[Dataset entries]
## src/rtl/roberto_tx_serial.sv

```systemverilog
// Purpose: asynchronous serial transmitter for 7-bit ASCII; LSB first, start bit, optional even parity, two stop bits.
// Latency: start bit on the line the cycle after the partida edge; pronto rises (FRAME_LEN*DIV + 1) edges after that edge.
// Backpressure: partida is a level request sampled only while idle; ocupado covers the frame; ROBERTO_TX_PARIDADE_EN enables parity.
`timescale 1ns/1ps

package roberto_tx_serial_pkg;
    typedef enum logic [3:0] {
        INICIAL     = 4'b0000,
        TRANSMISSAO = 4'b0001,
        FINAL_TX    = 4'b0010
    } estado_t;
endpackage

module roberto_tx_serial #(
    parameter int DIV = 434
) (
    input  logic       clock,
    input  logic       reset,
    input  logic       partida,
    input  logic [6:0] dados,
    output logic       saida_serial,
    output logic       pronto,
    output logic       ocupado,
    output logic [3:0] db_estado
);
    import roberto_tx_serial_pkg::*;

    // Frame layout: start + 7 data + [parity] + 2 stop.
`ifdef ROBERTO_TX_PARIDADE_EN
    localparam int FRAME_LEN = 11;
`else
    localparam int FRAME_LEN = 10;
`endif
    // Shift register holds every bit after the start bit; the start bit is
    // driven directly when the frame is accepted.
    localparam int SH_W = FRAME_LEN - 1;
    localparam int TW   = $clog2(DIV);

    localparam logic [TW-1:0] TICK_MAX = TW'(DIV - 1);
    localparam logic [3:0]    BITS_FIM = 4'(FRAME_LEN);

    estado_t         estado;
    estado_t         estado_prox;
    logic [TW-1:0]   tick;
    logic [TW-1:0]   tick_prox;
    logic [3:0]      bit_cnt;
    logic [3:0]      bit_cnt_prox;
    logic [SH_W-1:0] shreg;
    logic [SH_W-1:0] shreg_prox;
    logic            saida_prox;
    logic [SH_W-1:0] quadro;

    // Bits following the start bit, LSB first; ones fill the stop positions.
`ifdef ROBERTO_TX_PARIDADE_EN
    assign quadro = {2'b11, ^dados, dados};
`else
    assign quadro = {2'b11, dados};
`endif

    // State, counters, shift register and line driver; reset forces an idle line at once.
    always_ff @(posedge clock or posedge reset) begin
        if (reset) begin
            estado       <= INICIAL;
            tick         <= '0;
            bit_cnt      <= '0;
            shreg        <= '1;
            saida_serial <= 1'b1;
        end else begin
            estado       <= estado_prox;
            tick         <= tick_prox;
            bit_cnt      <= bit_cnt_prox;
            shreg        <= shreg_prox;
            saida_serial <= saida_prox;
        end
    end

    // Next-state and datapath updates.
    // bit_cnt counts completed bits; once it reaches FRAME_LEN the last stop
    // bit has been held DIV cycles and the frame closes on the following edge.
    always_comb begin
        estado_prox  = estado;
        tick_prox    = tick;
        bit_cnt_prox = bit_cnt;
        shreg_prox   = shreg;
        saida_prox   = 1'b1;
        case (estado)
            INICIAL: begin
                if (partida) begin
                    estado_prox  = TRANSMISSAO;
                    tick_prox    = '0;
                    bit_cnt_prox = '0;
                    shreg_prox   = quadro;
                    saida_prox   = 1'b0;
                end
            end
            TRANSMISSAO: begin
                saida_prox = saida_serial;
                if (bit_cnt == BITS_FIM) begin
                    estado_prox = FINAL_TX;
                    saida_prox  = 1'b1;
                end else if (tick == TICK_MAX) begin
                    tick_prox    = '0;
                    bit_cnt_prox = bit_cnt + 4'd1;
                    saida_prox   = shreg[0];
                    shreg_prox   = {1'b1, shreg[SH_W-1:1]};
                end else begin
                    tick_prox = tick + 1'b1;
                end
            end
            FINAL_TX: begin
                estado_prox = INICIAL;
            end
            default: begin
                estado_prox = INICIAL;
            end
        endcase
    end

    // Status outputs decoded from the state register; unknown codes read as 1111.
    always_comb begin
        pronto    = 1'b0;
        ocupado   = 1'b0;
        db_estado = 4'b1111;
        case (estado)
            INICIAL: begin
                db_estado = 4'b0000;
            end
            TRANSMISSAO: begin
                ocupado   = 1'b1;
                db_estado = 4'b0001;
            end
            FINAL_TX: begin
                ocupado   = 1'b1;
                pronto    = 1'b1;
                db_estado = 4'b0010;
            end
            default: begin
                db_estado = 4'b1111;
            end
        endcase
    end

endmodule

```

==

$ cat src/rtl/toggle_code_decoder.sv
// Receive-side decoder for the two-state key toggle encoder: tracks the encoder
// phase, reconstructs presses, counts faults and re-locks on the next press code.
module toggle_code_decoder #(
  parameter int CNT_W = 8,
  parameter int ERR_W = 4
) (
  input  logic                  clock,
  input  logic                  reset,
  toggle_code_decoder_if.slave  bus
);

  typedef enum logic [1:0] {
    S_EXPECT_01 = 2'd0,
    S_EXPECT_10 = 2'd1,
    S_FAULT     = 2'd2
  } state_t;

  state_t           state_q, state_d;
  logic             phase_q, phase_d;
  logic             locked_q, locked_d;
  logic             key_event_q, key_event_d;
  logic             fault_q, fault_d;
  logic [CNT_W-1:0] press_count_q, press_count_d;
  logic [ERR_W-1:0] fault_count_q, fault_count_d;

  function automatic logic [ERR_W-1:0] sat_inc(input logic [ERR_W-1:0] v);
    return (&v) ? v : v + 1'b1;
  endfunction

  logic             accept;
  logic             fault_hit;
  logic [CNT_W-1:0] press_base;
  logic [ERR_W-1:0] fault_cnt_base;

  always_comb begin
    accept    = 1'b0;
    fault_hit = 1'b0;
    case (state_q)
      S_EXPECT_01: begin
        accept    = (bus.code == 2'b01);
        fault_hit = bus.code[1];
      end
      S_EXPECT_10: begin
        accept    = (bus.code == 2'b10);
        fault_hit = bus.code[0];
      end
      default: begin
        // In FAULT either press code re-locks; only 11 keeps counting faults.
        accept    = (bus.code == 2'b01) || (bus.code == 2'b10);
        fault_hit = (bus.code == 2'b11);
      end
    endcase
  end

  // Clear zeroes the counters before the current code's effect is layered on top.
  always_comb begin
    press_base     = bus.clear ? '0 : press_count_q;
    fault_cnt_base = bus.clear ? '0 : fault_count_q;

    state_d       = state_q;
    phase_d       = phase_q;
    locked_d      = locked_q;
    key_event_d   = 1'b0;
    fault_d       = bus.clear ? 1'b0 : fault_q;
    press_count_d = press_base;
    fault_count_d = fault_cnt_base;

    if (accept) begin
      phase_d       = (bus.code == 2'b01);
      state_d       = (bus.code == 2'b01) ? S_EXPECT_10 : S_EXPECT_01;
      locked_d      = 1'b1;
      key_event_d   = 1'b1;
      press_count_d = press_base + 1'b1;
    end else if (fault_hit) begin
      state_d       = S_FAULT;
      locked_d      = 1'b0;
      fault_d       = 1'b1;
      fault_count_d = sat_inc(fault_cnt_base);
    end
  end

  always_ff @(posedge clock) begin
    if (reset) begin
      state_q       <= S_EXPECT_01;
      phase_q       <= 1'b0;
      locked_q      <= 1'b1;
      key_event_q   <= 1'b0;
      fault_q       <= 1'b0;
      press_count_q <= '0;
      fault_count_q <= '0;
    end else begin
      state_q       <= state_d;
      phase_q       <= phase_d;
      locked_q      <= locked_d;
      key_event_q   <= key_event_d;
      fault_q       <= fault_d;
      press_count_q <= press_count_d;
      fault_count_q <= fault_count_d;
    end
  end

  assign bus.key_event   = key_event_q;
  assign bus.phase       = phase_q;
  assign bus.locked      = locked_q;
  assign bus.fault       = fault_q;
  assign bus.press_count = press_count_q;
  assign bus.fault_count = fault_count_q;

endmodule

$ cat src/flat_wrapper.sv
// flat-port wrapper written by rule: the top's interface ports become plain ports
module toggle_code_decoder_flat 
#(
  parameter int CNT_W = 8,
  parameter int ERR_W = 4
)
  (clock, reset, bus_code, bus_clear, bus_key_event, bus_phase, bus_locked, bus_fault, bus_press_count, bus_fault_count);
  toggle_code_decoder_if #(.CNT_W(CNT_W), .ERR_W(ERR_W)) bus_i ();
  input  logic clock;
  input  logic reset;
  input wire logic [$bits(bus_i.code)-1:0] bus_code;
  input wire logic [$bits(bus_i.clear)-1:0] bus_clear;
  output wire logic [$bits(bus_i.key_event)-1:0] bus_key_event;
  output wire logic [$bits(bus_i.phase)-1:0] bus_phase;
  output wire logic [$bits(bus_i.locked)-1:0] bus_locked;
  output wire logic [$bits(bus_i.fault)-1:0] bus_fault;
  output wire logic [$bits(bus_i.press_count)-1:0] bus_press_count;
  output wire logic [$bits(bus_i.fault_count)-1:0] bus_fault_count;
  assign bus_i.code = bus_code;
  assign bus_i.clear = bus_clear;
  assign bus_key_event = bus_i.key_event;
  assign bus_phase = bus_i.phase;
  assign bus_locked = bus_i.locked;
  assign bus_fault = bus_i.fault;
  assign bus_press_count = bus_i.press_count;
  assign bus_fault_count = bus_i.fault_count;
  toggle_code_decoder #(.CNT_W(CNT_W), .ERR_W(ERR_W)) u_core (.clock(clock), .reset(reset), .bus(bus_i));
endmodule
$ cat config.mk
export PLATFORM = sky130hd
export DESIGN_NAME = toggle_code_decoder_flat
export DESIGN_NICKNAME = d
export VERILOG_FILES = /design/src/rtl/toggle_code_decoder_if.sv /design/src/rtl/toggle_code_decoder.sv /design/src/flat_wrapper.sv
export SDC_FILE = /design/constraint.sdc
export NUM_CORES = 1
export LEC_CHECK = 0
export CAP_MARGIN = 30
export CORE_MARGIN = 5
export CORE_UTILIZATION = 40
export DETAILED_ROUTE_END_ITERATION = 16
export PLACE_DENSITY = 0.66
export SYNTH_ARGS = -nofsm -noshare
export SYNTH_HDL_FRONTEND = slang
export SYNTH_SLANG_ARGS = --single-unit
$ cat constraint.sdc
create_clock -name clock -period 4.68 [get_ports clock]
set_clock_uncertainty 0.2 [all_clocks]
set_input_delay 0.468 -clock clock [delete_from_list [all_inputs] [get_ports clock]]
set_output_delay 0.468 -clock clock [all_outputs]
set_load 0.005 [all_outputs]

**Problem statement:** Across all the entries, count the lines that contain "pronto", and state nothing but the total.

**Exercise result:** 4